> **To do**
The line containing "enable (off4 bit6)" marks the end, so write out exactly every line from the top of the entries below through that one.

*** Begin section ***

<file path="src/rtl/wave_ch_if.sv">
// Register bus of the wave channel controller.
// Signals:
//   wr_en  - write strobe, sampled on the rising clock edge
//   rd_en  - read strobe, qualifies the combinational read mux
//   addr   - register offset (0..4 decoded, 5..7 unused)
//   wdata  - write data
//   rdata  - combinational read data from the channel
interface wave_ch_if;
    logic       wr_en;
    logic       rd_en;
    logic [2:0] addr;
    logic [7:0] wdata;
    logic [7:0] rdata;

    modport master (output wr_en, output rd_en, output addr, output wdata, input rdata);
    modport slave  (input wr_en, input rd_en, input addr, input wdata, output rdata);
endinterface

</file>
<file path="src/rtl/wave_ch_ctrl.sv">
// Wave channel controller: register file, frequency timer, wave sample
// position counter and length counter of a wavetable sound channel.
//
// Optional feature: define WAVE_CH_READBACK_EN to read the live frequency
// timer back through offsets 3 and 4; otherwise those offsets read fixed ones.
//
// Ports:
//   cery_2mhz - clock
//   apu_reset - asynchronous active-high reset
//   bus       - register bus (wave_ch_if.slave): wr_en/rd_en/addr/wdata/rdata
//   tmr_tick  - frequency timer advance strobe
//   len_tick  - length counter clock strobe
//   dac_en    - DAC enable (off0 bit7)
//   vol       - volume code (off2)
//   freq      - frequency register (off3/off4)
//   len_en    - length counter enable (off4 bit6)
//   active    - channel playing
//   trig      - one-cycle pulse on trigger
//   step      - one-cycle pulse when the timer wraps
//   wave_pos  - wave sample position
module wave_ch_ctrl #(
    parameter int unsigned FREQ_W = 11,
    parameter int unsigned LEN_W  = 8,
    parameter int unsigned VOL_W  = 2,
    parameter int unsigned POS_W  = 5
) (
    input  logic              cery_2mhz,
    input  logic              apu_reset,
    wave_ch_if.slave          bus,
    input  logic              tmr_tick,
    input  logic              len_tick,
    output logic              dac_en,
    output logic [VOL_W-1:0]  vol,
    output logic [FREQ_W-1:0] freq,
    output logic              len_en,
    output logic              active,
    output logic              trig,
    output logic              step,
    output logic [POS_W-1:0]  wave_pos
);

    localparam int unsigned FHI_W = FREQ_W - 8;

    localparam logic [2:0] OFF_CTRL = 3'd0;
    localparam logic [2:0] OFF_LEN  = 3'd1;
    localparam logic [2:0] OFF_VOL  = 3'd2;
    localparam logic [2:0] OFF_FLO  = 3'd3;
    localparam logic [2:0] OFF_FHI  = 3'd4;

    logic              dac_en_q,   dac_en_d;
    logic [VOL_W-1:0]  vol_q,      vol_d;
    logic [FREQ_W-1:0] freq_q,     freq_d;
    logic              len_en_q,   len_en_d;
    logic              active_q,   active_d;
    logic              trig_q,     trig_d;
    logic              step_q,     step_d;
    logic [POS_W-1:0]  wave_pos_q, wave_pos_d;
    logic [LEN_W-1:0]  len_cnt_q,  len_cnt_d;
    logic              len_done_q, len_done_d;
    logic [FREQ_W-1:0] timer_q,    timer_d;

    logic              trigger_c;
    logic              len_wr_c;
    logic [7:0]        rdata_c;

    // Next-state: register writes, then trigger, then timer/length ticks
    always_comb begin
        dac_en_d   = dac_en_q;
        vol_d      = vol_q;
        freq_d     = freq_q;
        len_en_d   = len_en_q;
        active_d   = active_q;
        trig_d     = 1'b0;
        step_d     = 1'b0;
        wave_pos_d = wave_pos_q;
        len_cnt_d  = len_cnt_q;
        len_done_d = len_done_q;
        timer_d    = timer_q;
        trigger_c  = 1'b0;
        len_wr_c   = 1'b0;

        if (bus.wr_en) begin
            case (bus.addr)
                OFF_CTRL: begin
                    dac_en_d = bus.wdata[7];
                    if (!bus.wdata[7]) begin
                        active_d = 1'b0;
                    end
                end
                OFF_LEN: begin
                    len_cnt_d  = bus.wdata[LEN_W-1:0];
                    len_done_d = 1'b0;
                    len_wr_c   = 1'b1;
                end
                OFF_VOL: begin
                    vol_d = bus.wdata[VOL_W+4:5];
                end
                OFF_FLO: begin
                    freq_d[7:0] = bus.wdata;
                end
                OFF_FHI: begin
                    freq_d[FREQ_W-1:8] = bus.wdata[FHI_W-1:0];
                    len_en_d           = bus.wdata[6];
                    trigger_c          = bus.wdata[7];
                end
                default: ;
            endcase
        end

        if (trigger_c) begin
            // Trigger swallows same-cycle timer and length ticks; the timer
            // reloads from the frequency being written in this same cycle.
            active_d   = dac_en_q;
            timer_d    = freq_d;
            wave_pos_d = '0;
            trig_d     = 1'b1;
            if (len_done_q) begin
                len_cnt_d  = '0;
                len_done_d = 1'b0;
            end
        end else begin
            if (tmr_tick && active_q) begin
                if (&timer_q) begin
                    timer_d    = freq_d;
                    step_d     = 1'b1;
                    wave_pos_d = wave_pos_q + POS_W'(1);
                end else begin
                    timer_d = timer_q + FREQ_W'(1);
                end
            end
            // A length reload written this cycle wins over the tick
            if (len_tick && len_en_q && !len_done_q && !len_wr_c) begin
                if (&len_cnt_q) begin
                    len_done_d = 1'b1;
                    len_cnt_d  = '0;
                    active_d   = 1'b0;
                end else begin
                    len_cnt_d = len_cnt_q + LEN_W'(1);
                end
            end
        end
    end

    // State registers
    always_ff @(posedge cery_2mhz or posedge apu_reset) begin
        if (apu_reset) begin
            dac_en_q   <= 1'b0;
            vol_q      <= '0;
            freq_q     <= '0;
            len_en_q   <= 1'b0;
            active_q   <= 1'b0;
            trig_q     <= 1'b0;
            step_q     <= 1'b0;
            wave_pos_q <= '0;
            len_cnt_q  <= '0;
            len_done_q <= 1'b0;
            timer_q    <= '0;
        end else begin
            dac_en_q   <= dac_en_d;
            vol_q      <= vol_d;
            freq_q     <= freq_d;
            len_en_q   <= len_en_d;
            active_q   <= active_d;
            trig_q     <= trig_d;
            step_q     <= step_d;
            wave_pos_q <= wave_pos_d;
            len_cnt_q  <= len_cnt_d;
            len_done_q <= len_done_d;
            timer_q    <= timer_d;
        end
    end

    // Read mux; unimplemented bits read as ones
    always_comb begin
        rdata_c = 8'hFF;
        if (bus.rd_en) begin
            case (bus.addr)
                OFF_CTRL: rdata_c = {dac_en_q, 7'h7F};
                OFF_VOL:  rdata_c[VOL_W+4:5] = vol_q;
`ifdef WAVE_CH_READBACK_EN
                OFF_FLO:  rdata_c = timer_q[7:0];
                OFF_FHI:  rdata_c = {1'b1, len_en_q, 6'(timer_q[FREQ_W-1:8])};
`else
                OFF_FHI:  rdata_c = {1'b1, len_en_q, 6'h3F};
`endif
                default:  rdata_c = 8'hFF;
            endcase
        end
    end

    assign bus.rdata = rdata_c;

    assign dac_en   = dac_en_q;
    assign vol      = vol_q;
    assign freq     = freq_q;
    assign len_en   = len_en_q;
    assign active   = active_q;
    assign trig     = trig_q;
    assign step     = step_q;
    assign wave_pos = wave_pos_q;

endmodule

</file>
<file path="src/flat_wrapper.sv">
// flat-port wrapper written by rule: the top's interface ports become plain ports
module wave_ch_ctrl_flat 
#(
    parameter int unsigned FREQ_W = 11,
    parameter int unsigned LEN_W  = 8,
    parameter int unsigned VOL_W  = 2,
    parameter int unsigned POS_W  = 5
)
  (cery_2mhz, apu_reset, tmr_tick, len_tick, dac_en, vol, freq, len_en, active, trig, step, wave_pos, bus_wr_en, bus_rd_en, bus_addr, bus_wdata, bus_rdata);
  wave_ch_if bus_i ();
  input  logic cery_2mhz;
  input  logic apu_reset;
  input  logic tmr_tick;
  input  logic len_tick;
  output logic dac_en;
  output logic [VOL_W-1:0] vol;
  output logic [FREQ_W-1:0] freq;
  output logic len_en;
  output logic active;
  output logic trig;
  output logic step;
  output logic [POS_W-1:0] wave_pos;
  input wire logic [$bits(bus_i.wr_en)-1:0] bus_wr_en;
  input wire logic [$bits(bus_i.rd_en)-1:0] bus_rd_en;
  input wire logic [$bits(bus_i.addr)-1:0] bus_addr;
  input wire logic [$bits(bus_i.wdata)-1:0] bus_wdata;
  output wire logic [$bits(bus_i.rdata)-1:0] bus_rdata;
  assign bus_i.wr_en = bus_wr_en;
  assign bus_i.rd_en = bus_rd_en;
  assign bus_i.addr = bus_addr;
  assign bus_i.wdata = bus_wdata;
  assign bus_rdata = bus_i.rdata;
  wave_ch_ctrl #(.FREQ_W(FREQ_W), .LEN_W(LEN_W), .VOL_W(VOL_W), .POS_W(POS_W)) u_core (.cery_2mhz(cery_2mhz), .apu_reset(apu_reset), .bus(bus_i), .tmr_tick(tmr_tick), .len_tick(len_tick), .dac_en(dac_en), .vol(vol), .freq(freq), .len_en(len_en), .active(active), .trig(trig), .step(step), .wave_pos(wave_pos));
endmodule
</file>
<file path="config.mk">
export PLATFORM = sky130hd
export DESIGN_NAME = wave_ch_ctrl_flat
export DESIGN_NICKNAME = d
export VERILOG_FILES = /design/src/rtl/wave_ch_if.sv /design/src/rtl/wave_ch_ctrl.sv /design/src/flat_wrapper.sv
export SDC_FILE = /design/constraint.sdc
export NUM_CORES = 1
export LEC_CHECK = 0
export ABC_CLOCK_PERIOD_IN_PS = 2300
export BUFFER_PORTS_ARGS = -buffer_cell sky130_fd_sc_hd__buf_4
export CAP_MARGIN = 20
export CORE_ASPECT_RATIO = 0.6
export CORE_UTILIZATION = 55
export DETAILED_ROUTE_END_ITERATION = 10
export PLACE_DENSITY = 0.84
export SYNTH_ARGS = -nofsm -noshare
export SYNTH_HDL_FRONTEND = slang
export SYNTH_SLANG_ARGS = --single-unit
</file>
<file path="constraint.sdc">
create_clock -name cery_2mhz -period 2.3 [get_ports cery_2mhz]
set_input_delay 0.345 -clock cery_2mhz [delete_from_list [all_inputs] [get_ports cery_2mhz]]
set_output_delay 0.345 -clock cery_2mhz [all_outputs]
set_load 0.02 [all_outputs]
</file>
==> run metrics, run 1 <==
Pre-antenna DRT Iters 5; clock sink count 43; drt initial violations 222; cell repeated most along the worst path nand4_1; status complete, no violations; Total Power 2.39 mW; Clock Path Buffers 2; layout cells sized above 1 28.4%; Worst Path Required 2.49 ns; GPL Wtd Cong 0.908; Worst Path Buf+Inv 0; total number of vias 1971; Hold Path Class in -> async; cell count of the worst reg-to-reg path 6; Worst setup EP type flip-flop; Setup WS pre-CTS 0.374 ns; worst-margin pin slew 0.750 ns; largest stage delay on the critical path 0.46 ns; Critical Path Start Type flip-flop; Hold Buf Count CTS 0; Slew HR 49.8%; min Tclk post-route 1.93 ns; Cell Pwr Density 851 nW/um2; critical path type reg -> reg; worst skew pair latency 0.30 ns; Synth cell types 56; largest net degree at the start of global routing 44; Min Hold Slack 0.171 ns; Worst Setup Slack, final 0.370 ns; r2r startpoint u_core.timer_q[0]$_DFFE_PP0P_; Post-CTS Setup Repair Bufs 0; WL per Instance 16.9 um; max_cap viols 0; Starting Density 57.7%; Fmax achieved 0.518 GHz; cell family with the largest share of critical-path delay simple AND/OR/NAND/NOR gates; die width 86.9 um; full die area 4600 um2; TritonCTS clock tree done; Yosys warning total 0; fin crit share 83.9%; Mapped Cells 232; fin nets 295; first-pass GRT wire length 9240 um; ANT nets after route 0; CTS Buf Count 5; worst-path fanout max 8; final setup fails 0; leak pwr 1.27 nW; Syn Area/Cell 10.3 um2; final hold vios 0; WL final 5670 um; Core ar. 4120 um2; Post-Syn Area 2380 um2; Area growth syn-to-layout 18.0%; vias in the first global route 1831; via density per instance 5.88; worst reg2reg endpoint u_core.wave_pos[4]$_DFFE_PP0P_; Final Non-Filler Cells 335; number of flops mapped to enable cells by yosys 0; Std-Cell Rows 18; DR DRC count 0; initial antenna violation count 0; VDD IR-drop max 426 uV; H-tree levels 2; final core occ 68.1%; CTS clk-pin slew, worst paths 0.08 ns; max-slew violations 0; Ant. Diodes 0; I/O Buffers 42; synthesized flop and latch total 43; Synth async-reset ratio 100%; R2R Setup Slk 0.37 ns; CP Cell Sequence ha_1, nand4_1, nor4_4, nand4_1, xor2_1, nor2_1; Worst Clk Skew 0.0106 ns; I/O pin count 48; RSZ-0062 raised after global routing no; DP Cell Count 328; cts repair resizes 0; DP Area 2720 um2; CTS Root Cell clkbuf_8; Primary FF master, synth dfrtp_1; die span in y 53.0 um; Setup TNS 0 ns; WP data arrival 2.12 ns; GRT overflow 0; CP max-delay cell nor4_4; sequential fraction of the synthesis area 45.2%; Design Area, Final 2810 um2; GRT Resource Usage Total 27.6%; post-DP HPWL 4270 um
==> synthesized netlist by cell type (3+ instances only) <==
cell,count,area [um2]
a21o_1,3,22.5
a21oi_1,10,50.1
a221o_1,3,30.0
a31oi_1,3,18.8
and3_1,5,31.3
buf_4,7,52.6
clkbuf_1,3,11.3
dfrtp_1,43,1080
ha_1,3,37.5
inv_1,3,11.3
mux2_2,14,158
mux2i_1,5,50.1
nand2_1,20,75.1
nand3_1,10,50.1
nand3b_1,3,22.5
nand4_1,10,62.6
nor2_1,22,82.6
nor3_1,4,20.0
o21ai_0,7,35.0
o22ai_1,3,18.8
or2_2,3,18.8
xnor2_1,3,26.3
xor2_1,5,43.8
==> placed cells by master, fill, tap and decap left out, types with 4 or more instances in the layout <==
cell / count
mux2_2: 14
o21ai_0: 7
dfrtp_1: 43
buf_4: 44
and3_1: 5
xor2_1: 5
nand2_1: 20
nor3_1: 4
a21oi_1: 10
nand3_1: 10
nor2_1: 22
clkbuf_8: 6
mux2i_1: 5
conb_1: 5
nand4_1: 10
==> layout make-up <==
cell class                      count  area, um2
Fill cell                         334       1310
Tap cell                           60       75.1
Clock buffer                        6       82.6
Timing Repair Buffer               44        330
Clock inverter                      1       5.00
Sequential cell                    43       1080
Multi-Input combinational cell    177       1210
Inverter                            4       27.5
==> per-layer routing <==
metal | wire length (um) | GRT usage, % | share of wire [%] | vias up
met5 | 0 | 0 | 0 | -
met4 | 74 | 9.17 | 1.3 | 0
met3 | 444 | 6.40 | 7.8 | 10
met2 | 2310 | 37.7 | 41 | 97
met1 | 2840 | 42.2 | 50 | 947
li1 | - | - | - | 917
==> flip-flops by register name, summed over array words and instances (netlist names) <==
signal	flops
u_core.active	1
u_core.dac_en	1
u_core.freq	11
u_core.len_cnt_q	8
u_core.len_done_q	1
u_core.len_en	1
u_core.step	1
u_core.timer_q	11
u_core.trig	1
u_core.vol	2
u_core.wave_pos	5
==> worst register-to-register path, delay by kind of cell, from the launching register on <==
kind,cells,cell delay [ns]
AND/OR/NAND/NOR,4,0.98
flip-flops,1,0.41
XOR/XNOR,1,0.18
adder cells (fa/ha/maj),1,0.27
==> worst max path at each step <==
| stage | cells after the start | from | slack, ns | end |
|---|---|---|---|---|
| 2_1_floorplan | 8 | bus_addr[1] | 0.56 | u_core.timer_q[3]$_DFFE_PP0P_ |
| 3_3_place_gp | 7 | bus_addr[1] | 0.43 | u_core.timer_q[3]$_DFFE_PP0P_ |
| 3_5_place_dp | 7 | bus_addr[0] | 0.37 | u_core.timer_q[3]$_DFFE_PP0P_ |
| 4_1_cts | 2 | u_core.vol[0]$_DFFE_PP0P_ | 0.39 | bus_rdata[5] |
| 5_1_grt | 6 | u_core.timer_q[0]$_DFFE_PP0P_ | 0.19 | u_core.wave_pos[3]$_DFFE_PP0P_ |
| 6_report | 6 | u_core.timer_q[0]$_DFFE_PP0P_ | 0.37 | u_core.wave_pos[4]$_DFFE_PP0P_ |
==> report_power, final <==
part	total [mW]	switching (mW)	internal, mW
Clock	0.484	0.248	0.236
Combinational	0.748	0.404	0.345
Sequential	1.16	0.213	0.944
==> kinds of logic after synthesis <==
group / count (synthesis) / synth area share, %
fa+ha+maj: 3 / 1.58
xor+xnor: 8 / 2.94
buf+inv: 16 / 4.52
simple gates: 100 / 24.1
flops: 43 / 45.2
other cells: 1 / 0.158
compound gates: 40 / 11.7
mux: 21 / 9.83
(Power assumes the default switching activity.)
==> inputs of run 2 (changes only) <==
ABC_CLOCK_PERIOD_IN_PS = 2000   (was 2300)
clock period = 2 ns   (was 2.3 ns; I/O delays follow)
==> run 2 against run 1 <==
Wire length increased by 1.2%. Combinational power increased by 15%. Die area unchanged. Power increased by 26%. Core utilization increased by 1.4 points. Clock power increased by 68%. Clock skew decreased by 0.0016 ns. Sequential power increased by 15%. Via count increased by 1.3%. Cell count increased by 0.60%. Critical path type unchanged. Critical endpoint is now u_core.timer_q[3]$_DFFE_PP0P_. Highest routed layer unchanged.
==> run metrics, run 2 (synthesis gave the netlist of run 1 again) <==
initial antenna violation count 0 (unchanged); VDD IR-drop max 630 uV (+48%); post-DP HPWL 4340 um (+1.8%); fin nets 296 (+0.34%); WL per Instance 17.0 um (+0.63%); Worst setup EP type flip-flop; final core occ 69.5% (+1.4 points); max_cap viols 0 (unchanged); critical path type reg -> reg; via density per instance 5.93 (+0.72%); layout cells sized above 1 28.9% (+0.52 points); Worst Setup Slack, final 0.125 ns (-0.246 ns); Hold Buf Count CTS 0 (unchanged); Slew HR 48.9% (-0.89 points); most common cell after layout, fill and taps aside buf_4; cts repair resizes 0 (unchanged); I/O Buffers 42 (unchanged); Filler cells 337 (+0.90%); commonest cells after routing, fill and taps aside 45 x buf_4, 43 x dfrtp_1, 22 x nor2_1, 20 x nand2_1, 14 x mux2_2; GPL Wtd Cong 0.922 (+1.6%); worst-margin pin slew 0.764 ns (+0.0133 ns); total number of vias 1997 (+1.3%); CP Cell Sequence ha_1, nand2_1, nor2_1, a21oi_4, mux2_1, o22a_1; Hold Path Class in -> async; max-slew violations 0 (unchanged); Clock Path Buffers 2 (unchanged); CP max-delay cell dfrtp_1; Core ar. 4120 um2 (unchanged); Critical Path Start Type flip-flop; Final Non-Filler Cells 337 (+0.60%); vias in the first global route 1823 (-0.44%); WP data arrival 2.06 ns (-0.06 ns); I/O pin count 48 (unchanged); TritonCTS clock tree done; min Tclk post-route 1.88 ns (-0.0544 ns); GRT Resource Usage Total 28.0% (+0.45 points); DP Cell Count 329 (+0.30%); Min Hold Slack 0.123 ns (-0.0475 ns); H-tree levels 2 (unchanged); fin crit share 93.8% (+9.9 points); ANT nets after route 0 (unchanged); Post-CTS Setup Repair Bufs 0 (unchanged); DR DRC count 0 (unchanged); Std-Cell Rows 18 (unchanged); largest net degree at the start of global routing 44 (unchanged); WL final 5740 um (+1.2%); drt initial violations 209 (-5.9%); die span in y 53.0 um (unchanged); status complete, no violations; largest stage delay on the critical path 0.43 ns (-0.03 ns); multi-input logic area 1210 um2 (unchanged); Setup WS pre-CTS 0.110 ns (-0.264 ns); Fmax achieved 0.533 GHz (+2.9%); DP Area 2730 um2 (+0.28%); CTS Root Cell clkbuf_8; worst-path fanout max 8 (unchanged); Worst Path Required 2.19 ns (-0.30 ns); die width 86.9 um (unchanged); Worst Path Buf+Inv 0 (unchanged); full die area 4600 um2 (unchanged); CTS clk-pin slew, worst paths 0.09 ns (about the same); Setup TNS 0 ns (unchanged); worst skew pair latency 0.30 ns (about the same); first-pass GRT wire length 9270 um (+0.37%); Pre-antenna DRT Iters 4 (-1); Area growth syn-to-layout 20.3%; RSZ-0062 raised after global routing no; GRT overflow 0 (unchanged); Design Area, Final 2860 um2 (+2.0%); Ant. Diodes 0 (unchanged); leak pwr 1.30 nW (+1.8%); final setup fails 0 (unchanged); Worst Clk Skew 0.00895 ns (-0.00164 ns); cell family with the largest share of critical-path delay compound AO/OA/AOI/OAI gates; Register Area 1080 um2 (unchanged); CTS Buf Count 5 (unchanged); final hold vios 0 (unchanged); Total Power 3.00 mW (+26%); Starting Density 57.7% (unchanged); clock sink count 43 (unchanged); Cell Pwr Density 1050 nW/um2 (+23%)
-- run 2: cell types whose count changed in the layout (fill, tap and decap cells not counted), sizes merged --
cell,delta
bufinv,+2
buf,+1
clkbuf,-1
clkinv,-1
clkinvlp,+1
-- run 2: tightest hold or removal path: stages --
cell,delay (ns)
buf_4,0.11
inv_1,0.04
buf_4,0.44
-- run 2: routing by layer --
layer,global-route usage (%),routed length [um]
met1,41.6,2780
met2,40.7,2440
met5,0,0
met4,8.06,54
met3,6.40,467
-- run 2: final cells by class --
type | count | area share [%]
multi-input cells | 177 | 42.3
clock buffers | 5 | 2.40
clock inverters | 3 | 2.36
inverters | 4 | 0.961
well taps | 60 | 2.62
flip-flops and latches | 43 | 37.6
repair buffers | 45 | 11.8
-- run 2: path summary, 6_finish.rpt --
kind	cells after the start	slack, ns	end	startpoint
hold reg to reg	1	0.53	u_core.len_cnt_q[0]$_DFF_PP0_	u_core.len_cnt_q[0]$_DFF_PP0_
setup / recovery	6	0.12	u_core.timer_q[3]$_DFFE_PP0P_	u_core.timer_q[0]$_DFFE_PP0P_
hold / removal	3	0.12	u_core.len_cnt_q[2]$_DFF_PP0_	apu_reset
max in group asynchronous	3	1.50	u_core.timer_q[3]$_DFFE_PP0P_	apu_reset
min in group cery_2mhz	3	0.25	u_core.len_cnt_q[2]$_DFF_PP0_	bus_wdata[2]
setup reg to reg	6	0.12	u_core.timer_q[3]$_DFFE_PP0P_	u_core.timer_q[0]$_DFFE_PP0P_
-- run 2: power breakdown --
part	internal (mW)	switching, mW	leakage [nW]	total [mW]
logic	0.399	0.460	0.701	0.859
registers	1.09	0.241	0.530	1.33
clock network	0.498	0.316	0.0644	0.814
total	1.98	1.02	1.30	3.00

*** End section ***

> **Your solution**
<file path="src/rtl/wave_ch_if.sv">
// Register bus of the wave channel controller.
// Signals:
//   wr_en  - write strobe, sampled on the rising clock edge
//   rd_en  - read strobe, qualifies the combinational read mux
//   addr   - register offset (0..4 decoded, 5..7 unused)
//   wdata  - write data
//   rdata  - combinational read data from the channel
interface wave_ch_if;
    logic       wr_en;
    logic       rd_en;
    logic [2:0] addr;
    logic [7:0] wdata;
    logic [7:0] rdata;

    modport master (output wr_en, output rd_en, output addr, output wdata, input rdata);
    modport slave  (input wr_en, input rd_en, input addr, input wdata, output rdata);
endinterface

</file>
<file path="src/rtl/wave_ch_ctrl.sv">
// Wave channel controller: register file, frequency timer, wave sample
// position counter and length counter of a wavetable sound channel.
//
// Optional feature: define WAVE_CH_READBACK_EN to read the live frequency
// timer back through offsets 3 and 4; otherwise those offsets read fixed ones.
//
// Ports:
//   cery_2mhz - clock
//   apu_reset - asynchronous active-high reset
//   bus       - register bus (wave_ch_if.slave): wr_en/rd_en/addr/wdata/rdata
//   tmr_tick  - frequency timer advance strobe
//   len_tick  - length counter clock strobe
//   dac_en    - DAC enable (off0 bit7)
//   vol       - volume code (off2)
//   freq      - frequency register (off3/off4)
//   len_en    - length counter enable (off4 bit6)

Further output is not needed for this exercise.